Published 10:30 am Saturday, August 11, 2018
Glennray Tutor is one of the top 50 hyper-realist painters in the world, and that achievement didn’t happen by chance.
Tutor has spent his life turning everyday objects and scenes into works of art. At first glance, it’s nearly impossible to distinguish his paintings from an actual photograph, and, he said, he approaches each blank canvas with the precision of a symphonic composer or great novelist.
In his debut art album, “Portals,” Tutor showcases more than 30 years of his work, intertwining the colorful paintings with his life story, as told to his son, Zach.
It’s an approach Tutor said he hadn’t seen before in an art album, but was eager to share with the world.
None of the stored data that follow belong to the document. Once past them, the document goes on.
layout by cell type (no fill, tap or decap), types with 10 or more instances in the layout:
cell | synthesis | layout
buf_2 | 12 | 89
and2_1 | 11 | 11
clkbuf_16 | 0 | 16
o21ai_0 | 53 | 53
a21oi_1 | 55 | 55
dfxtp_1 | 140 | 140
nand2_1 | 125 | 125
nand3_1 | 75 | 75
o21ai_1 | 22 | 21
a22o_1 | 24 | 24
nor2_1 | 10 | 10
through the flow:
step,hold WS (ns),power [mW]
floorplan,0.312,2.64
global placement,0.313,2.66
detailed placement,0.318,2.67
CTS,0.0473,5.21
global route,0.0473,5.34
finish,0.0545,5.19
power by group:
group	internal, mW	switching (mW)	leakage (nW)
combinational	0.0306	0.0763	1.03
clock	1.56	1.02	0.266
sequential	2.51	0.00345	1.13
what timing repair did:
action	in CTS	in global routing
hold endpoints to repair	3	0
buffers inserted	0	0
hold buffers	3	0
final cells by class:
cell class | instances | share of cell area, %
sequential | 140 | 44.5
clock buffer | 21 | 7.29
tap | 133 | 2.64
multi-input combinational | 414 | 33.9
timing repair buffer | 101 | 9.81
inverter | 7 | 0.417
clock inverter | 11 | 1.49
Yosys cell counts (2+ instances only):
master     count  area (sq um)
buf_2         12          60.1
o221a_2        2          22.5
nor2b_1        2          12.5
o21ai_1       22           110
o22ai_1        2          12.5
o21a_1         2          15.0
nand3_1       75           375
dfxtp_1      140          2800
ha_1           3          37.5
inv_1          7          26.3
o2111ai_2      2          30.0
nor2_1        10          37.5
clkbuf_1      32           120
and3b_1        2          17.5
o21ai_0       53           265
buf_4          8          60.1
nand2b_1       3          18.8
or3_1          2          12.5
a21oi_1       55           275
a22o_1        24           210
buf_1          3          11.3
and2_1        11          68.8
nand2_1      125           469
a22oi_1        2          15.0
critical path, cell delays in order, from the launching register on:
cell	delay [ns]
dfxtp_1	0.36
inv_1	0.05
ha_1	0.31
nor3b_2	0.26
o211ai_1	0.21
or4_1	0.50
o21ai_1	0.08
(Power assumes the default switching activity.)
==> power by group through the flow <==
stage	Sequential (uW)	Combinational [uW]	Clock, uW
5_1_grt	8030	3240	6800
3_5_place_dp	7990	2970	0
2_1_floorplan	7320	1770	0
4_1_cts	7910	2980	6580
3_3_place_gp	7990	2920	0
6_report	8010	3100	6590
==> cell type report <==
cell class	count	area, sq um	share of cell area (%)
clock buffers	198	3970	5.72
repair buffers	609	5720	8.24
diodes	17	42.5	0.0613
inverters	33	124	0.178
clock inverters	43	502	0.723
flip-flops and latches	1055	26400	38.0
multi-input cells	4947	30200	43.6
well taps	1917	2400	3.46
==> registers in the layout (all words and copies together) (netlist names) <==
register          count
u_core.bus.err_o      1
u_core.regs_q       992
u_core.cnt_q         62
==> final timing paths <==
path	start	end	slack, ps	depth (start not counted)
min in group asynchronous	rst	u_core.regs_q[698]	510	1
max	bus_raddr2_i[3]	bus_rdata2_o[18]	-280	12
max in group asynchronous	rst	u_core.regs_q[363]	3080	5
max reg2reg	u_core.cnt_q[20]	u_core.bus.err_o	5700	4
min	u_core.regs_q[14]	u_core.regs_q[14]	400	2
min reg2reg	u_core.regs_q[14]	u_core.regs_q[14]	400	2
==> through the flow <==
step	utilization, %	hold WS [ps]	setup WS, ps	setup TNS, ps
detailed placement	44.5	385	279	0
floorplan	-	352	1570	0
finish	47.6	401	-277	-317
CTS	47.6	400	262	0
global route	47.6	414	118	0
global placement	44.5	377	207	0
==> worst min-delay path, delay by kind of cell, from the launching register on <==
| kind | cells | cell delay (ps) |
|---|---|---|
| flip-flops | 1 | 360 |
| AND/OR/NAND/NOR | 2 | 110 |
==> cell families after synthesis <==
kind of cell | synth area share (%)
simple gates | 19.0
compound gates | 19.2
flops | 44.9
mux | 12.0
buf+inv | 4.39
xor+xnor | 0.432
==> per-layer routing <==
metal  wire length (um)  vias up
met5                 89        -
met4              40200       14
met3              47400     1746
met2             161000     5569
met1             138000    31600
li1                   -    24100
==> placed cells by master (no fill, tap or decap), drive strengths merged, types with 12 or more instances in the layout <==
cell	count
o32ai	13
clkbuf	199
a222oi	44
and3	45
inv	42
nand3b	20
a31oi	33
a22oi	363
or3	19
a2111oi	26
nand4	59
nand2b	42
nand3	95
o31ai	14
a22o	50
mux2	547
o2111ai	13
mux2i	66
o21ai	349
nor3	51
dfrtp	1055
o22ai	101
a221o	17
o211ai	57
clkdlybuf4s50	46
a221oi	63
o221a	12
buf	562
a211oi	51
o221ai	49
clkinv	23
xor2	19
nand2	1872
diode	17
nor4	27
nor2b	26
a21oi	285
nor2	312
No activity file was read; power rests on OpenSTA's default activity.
--- src/rtl/dmem_arbiter.sv ---
// Round-robin arbiter that shares one word-addressed data RAM between the core (port 0)
// and the debug/DMA path (port 1). It supports a bounded bus lock and registered responses.
module dmem_arbiter #(
  parameter int DEPTH    = 128,
  parameter int MAX_LOCK = 8
) (
  input  logic        clk,
  input  logic        reset,
  input  logic        req0,
  input  logic        req1,
  input  logic        write0,
  input  logic        write1,
  input  logic        lock0,
  input  logic        lock1,
  input  logic [31:0] addr0,
  input  logic [31:0] addr1,
  input  logic [31:0] wdata0,
  input  logic [31:0] wdata1,
  output logic        gnt0,
  output logic        gnt1,
  output logic        rsp_valid0,
  output logic        rsp_valid1,
  output logic        rsp_err0,
  output logic        rsp_err1,
  output logic [31:0] rsp_rdata0,
  output logic [31:0] rsp_rdata1,
  output logic [31:0] mem_address,
  output logic [31:0] mem_write_data,
  output logic        mem_write_enable,
  input  logic [31:0] mem_read_data
);

  localparam int CW = $clog2(MAX_LOCK + 1);

  typedef enum logic {OPEN, LOCKED} state_t;

  state_t          state;
  logic            owner;
  logic            last_grant;
  logic [CW-1:0]   lock_cnt;

  logic            any_gnt;
  logic            winner;
  logic [31:0]     sel_addr;
  logic [31:0]     sel_wdata;
  logic            sel_write;
  logic            sel_lock;
  logic            in_range;
  logic            owner_lock;
  logic            lock_last;

  // On a tie the port that did not win last time goes first.
  always_comb begin
    gnt0 = 1'b0;
    gnt1 = 1'b0;
    if (!reset) begin
      if (state == LOCKED) begin
        gnt0 = !owner && req0;
        gnt1 = owner && req1;
      end else if (req0 && req1) begin
        gnt0 = last_grant;
        gnt1 = !last_grant;
      end else begin
        gnt0 = req0;
        gnt1 = req1;
      end
    end
  end

  assign any_gnt    = gnt0 | gnt1;
  assign winner     = gnt1;
  assign sel_addr   = gnt1 ? addr1  : addr0;
  assign sel_wdata  = gnt1 ? wdata1 : wdata0;
  assign sel_write  = gnt1 ? write1 : write0;
  assign sel_lock   = gnt1 ? lock1  : lock0;
  assign in_range   = sel_addr[31:2] < 30'(DEPTH);
  assign owner_lock = owner ? lock1 : lock0;
  assign lock_last  = (lock_cnt + CW'(1)) >= CW'(MAX_LOCK);

  assign mem_address      = any_gnt ? sel_addr  : 32'd0;
  assign mem_write_data   = any_gnt ? sel_wdata : 32'd0;
  assign mem_write_enable = any_gnt & sel_write & in_range;

  always_ff @(posedge clk) begin
    if (reset) begin
      state      <= OPEN;
      owner      <= 1'b0;
      last_grant <= 1'b1;
      lock_cnt   <= '0;
      rsp_valid0 <= 1'b0;
      rsp_valid1 <= 1'b0;
      rsp_err0   <= 1'b0;
      rsp_err1   <= 1'b0;
      rsp_rdata0 <= 32'd0;
      rsp_rdata1 <= 32'd0;
    end else begin
      rsp_valid0 <= gnt0;
      rsp_valid1 <= gnt1;
      rsp_err0   <= gnt0 & !in_range;
      rsp_err1   <= gnt1 & !in_range;
      rsp_rdata0 <= (gnt0 && !sel_write && in_range) ? mem_read_data : 32'd0;
      rsp_rdata1 <= (gnt1 && !sel_write && in_range) ? mem_read_data : 32'd0;

      case (state)
        OPEN: begin
          if (any_gnt) begin
            last_grant <= winner;
            // A lock budget of one grant means the opening grant already uses it up.
            if (sel_lock && MAX_LOCK > 1) begin
              state    <= LOCKED;
              owner    <= winner;
              lock_cnt <= CW'(1);
            end
          end
        end
        LOCKED: begin
          // Idle locked cycles also count, so a stalled owner still releases the bus.
          lock_cnt <= lock_cnt + CW'(1);
          if (!owner_lock || lock_last) begin
            state      <= OPEN;
            last_grant <= owner;
            lock_cnt   <= '0;
          end
        end
        default: state <= OPEN;
      endcase
    end
  end

endmodule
“I’ve seen some interviews, but they’re normally done by art critics or a museum director or historian. But since Zach is so knowledgeable about art… I thought, ‘He’s the perfect one. He knows more about me than anybody else,’” Tutor said. “We didn’t know what to expect when we started the interview. The vague idea I had was that it would be sort of more concentrated on technique and how a painting is made, but it ended up being the whole history of my life.”
Tutor’s early landscape paintings capture everyday scenes from the American South. Many are set in Mississippi, but could easily find a home in Everytown, USA. More recently, Tutor has delved into the world of still life and pop art, pushing the boundaries of both, according to his publisher.
With work displayed across the world in public and private collections, film, magazines and book covers, Tutor’s still life paintings feature odds and ends most would overlook – jars of preserves, fireworks, marbles, dime store toys and comic books.
“Once one’s amazement at the astonishing precision in the paintings of Glennray Tutor has had time to sink in, the opportunity arises to contemplate the visual eloquence and his depictions of the small artifacts of life and how such compositions can say profound things about the nature of our existence,” the late novelist Barry Hannah once said.
Tutor concurs with Hannah’s sentiment, explaining that an object in one of his paintings is never just an object. Each item, from a matchstick to a jar of green beans, represents something about the world around him, he said.
In his jar series, for example, each jar is a metaphor for the human body and soul. When a person is born, they come into their body like the vegetables go into a jar, he said. The top is sealed, and for the lifetime of that jar sitting on the shelf, it’s safe. However, the jar will eventually be opened and its contents – the human soul – will metamorphose into something else.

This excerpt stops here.